This book is at times incredibly frustrating, at times very satisfying. It’s sold as a historical mystery, but I would argue that it creates its own subgenre as a crossover between a forensic procedural, heavy with scientific details and gore autopsy close-ups and a very complete manual of life in China Song Dynasty in the 12th century.
Think Kay Scarpetta, turn her into a man, into a Chinese man, make her wear a black silk bonnet, and throw her back to the Middle Ages to proceed to a postmortem autopsy. Without her fancy scientific instruments of course.
Still, there are many differences between this book’s main character and Kay Scarpetta. One of which is that the hero is probably the unluckiest man on earth at that period. Also Kay Scarpetta is likeable, whereas our hero is not really.

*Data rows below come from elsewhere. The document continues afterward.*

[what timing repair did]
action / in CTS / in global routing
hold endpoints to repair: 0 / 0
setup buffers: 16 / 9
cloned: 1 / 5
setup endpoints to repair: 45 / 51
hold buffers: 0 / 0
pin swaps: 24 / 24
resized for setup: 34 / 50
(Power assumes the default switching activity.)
$ cat src/rtl/mcf_hash.sv
module mcf_hash
  import mcf_pkg::*;
(
  input  mac_t                 addr,
  input  logic [HASH_BINS-1:0] hash_tbl,
  output hidx_t                idx,
  output logic                 bin_set
);
  // Index bits 5:4 pick the word and 3:0 the bit, which is the flat bin.
  assign idx     = hash_index(addr);
  assign bin_set = hash_tbl[idx];
endmodule

$ cat src/rtl/mcf_filter.sv
module mcf_filter
  import mcf_pkg::*;
#(
  parameter  int NUM_EXACT = 2,
  localparam int CFG_AW    = $clog2(1 + 3 * NUM_EXACT + HASH_WRDS)
) (
  input  logic              clk,
  input  logic              rst_n,
  input  logic              cfg_we,
  input  logic [CFG_AW-1:0] cfg_addr,
  input  logic [15:0]       cfg_wdata,
  input  logic              da_valid,
  input  logic [47:0]       da_addr,
  output logic              res_valid,
  output logic              res_accept,
  output logic [5:0]        res_hash_idx
);
  logic                            promisc_en, hash_en;
  logic [NUM_EXACT-1:0]            ex_en;
  logic [NUM_EXACT-1:0][MAC_W-1:0] ex_addr;
  logic [HASH_BINS-1:0]            hash_tbl;

  mcf_regs #(.NUM_EXACT(NUM_EXACT), .CFG_AW(CFG_AW)) regs_i (
    .clk(clk), .rst_n(rst_n), .cfg_we(cfg_we), .cfg_addr(cfg_addr),
    .cfg_wdata(cfg_wdata), .promisc_en(promisc_en), .hash_en(hash_en),
    .ex_en(ex_en), .ex_addr(ex_addr), .hash_tbl(hash_tbl)
  );

  // Capture stage
  logic s1_valid_q, s1_valid_d;
  mac_t s1_addr_q, s1_addr_d;

  always_comb begin
    s1_valid_d = da_valid;
    s1_addr_d  = da_valid ? da_addr : s1_addr_q;
  end

  always_ff @(posedge clk or negedge rst_n) begin
    if (!rst_n) begin
      s1_valid_q <= 1'b0;
      s1_addr_q  <= '0;
    end else begin
      s1_valid_q <= s1_valid_d;
      s1_addr_q  <= s1_addr_d;
    end
  end

  // Decision stage
  logic  exact_hit, bin_set;
  hidx_t idx;

  mcf_exact #(.NUM_EXACT(NUM_EXACT)) exact_i (
    .addr(s1_addr_q), .ex_en(ex_en), .ex_addr(ex_addr), .hit(exact_hit)
  );

  mcf_hash hash_i (
    .addr(s1_addr_q), .hash_tbl(hash_tbl), .idx(idx), .bin_set(bin_set)
  );

  logic  is_group, hash_hit, decide;
  assign is_group = s1_addr_q[0];
  assign hash_hit = hash_en && is_group && bin_set;
  assign decide   = promisc_en || exact_hit || hash_hit;

  logic  res_valid_q, res_valid_d, res_accept_q, res_accept_d;
  hidx_t res_idx_q, res_idx_d;

  always_comb begin
    res_valid_d  = s1_valid_q;
    res_accept_d = res_accept_q;
    res_idx_d    = res_idx_q;
    if (s1_valid_q) begin
      res_accept_d = decide;
      res_idx_d    = idx;
    end
  end

  always_ff @(posedge clk or negedge rst_n) begin
    if (!rst_n) begin
      res_valid_q  <= 1'b0;
      res_accept_q <= 1'b0;
      res_idx_q    <= '0;
    end else begin
      res_valid_q  <= res_valid_d;
      res_accept_q <= res_accept_d;
      res_idx_q    <= res_idx_d;
    end
  end

  assign res_valid    = res_valid_q;
  assign res_accept   = res_accept_q;
  assign res_hash_idx = res_idx_q;
endmodule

He’s a young man of 20, from a good, if not very wealthy family, and although he has studied medicine with a great master and is said to have a great intelligence and intuition, in everything but medicine he is so naive and stupid that you soon want to slap him. The first half of the book shows him getting more and more miserable as he loses his family, position, friends, money and dignity. He makes one stupid choice after another, and you can be sure that anyone he trusts at any time will betray him within a few hours or days. Even more frustrating, he doesn’t seem to learn from his errors. How can you then believe that he’s able to tell accurately the cause of death, thus earning himself the name of “corpse reader” and a reputation that will raise the emperor’s interest and make him an investigator to a very special and secret series of crimes committed close to the imperial palace?
If you don’t get too annoyed by the main character, the historical part of the book remains fascinating and well worth the read. Song dynasty in the 12th century was a period where China had a lot of threats but also a lot of creativity and artistic expression. Administration was very organized and it looked like quite a modern state. Garrido manages to bring this period alive and you almost can smell, feel, see what it was like back then (not all smells and sights were quite pleasant I’m afraid).
One last point: I was first drawn to this book by the French cover, that is a reproduction of a Song painting. But the English cover is totally unappealing to me and feels like a cheap B-movie from Hong Kong in the 1980s. I would never have picked up this book with the English cover! Would you?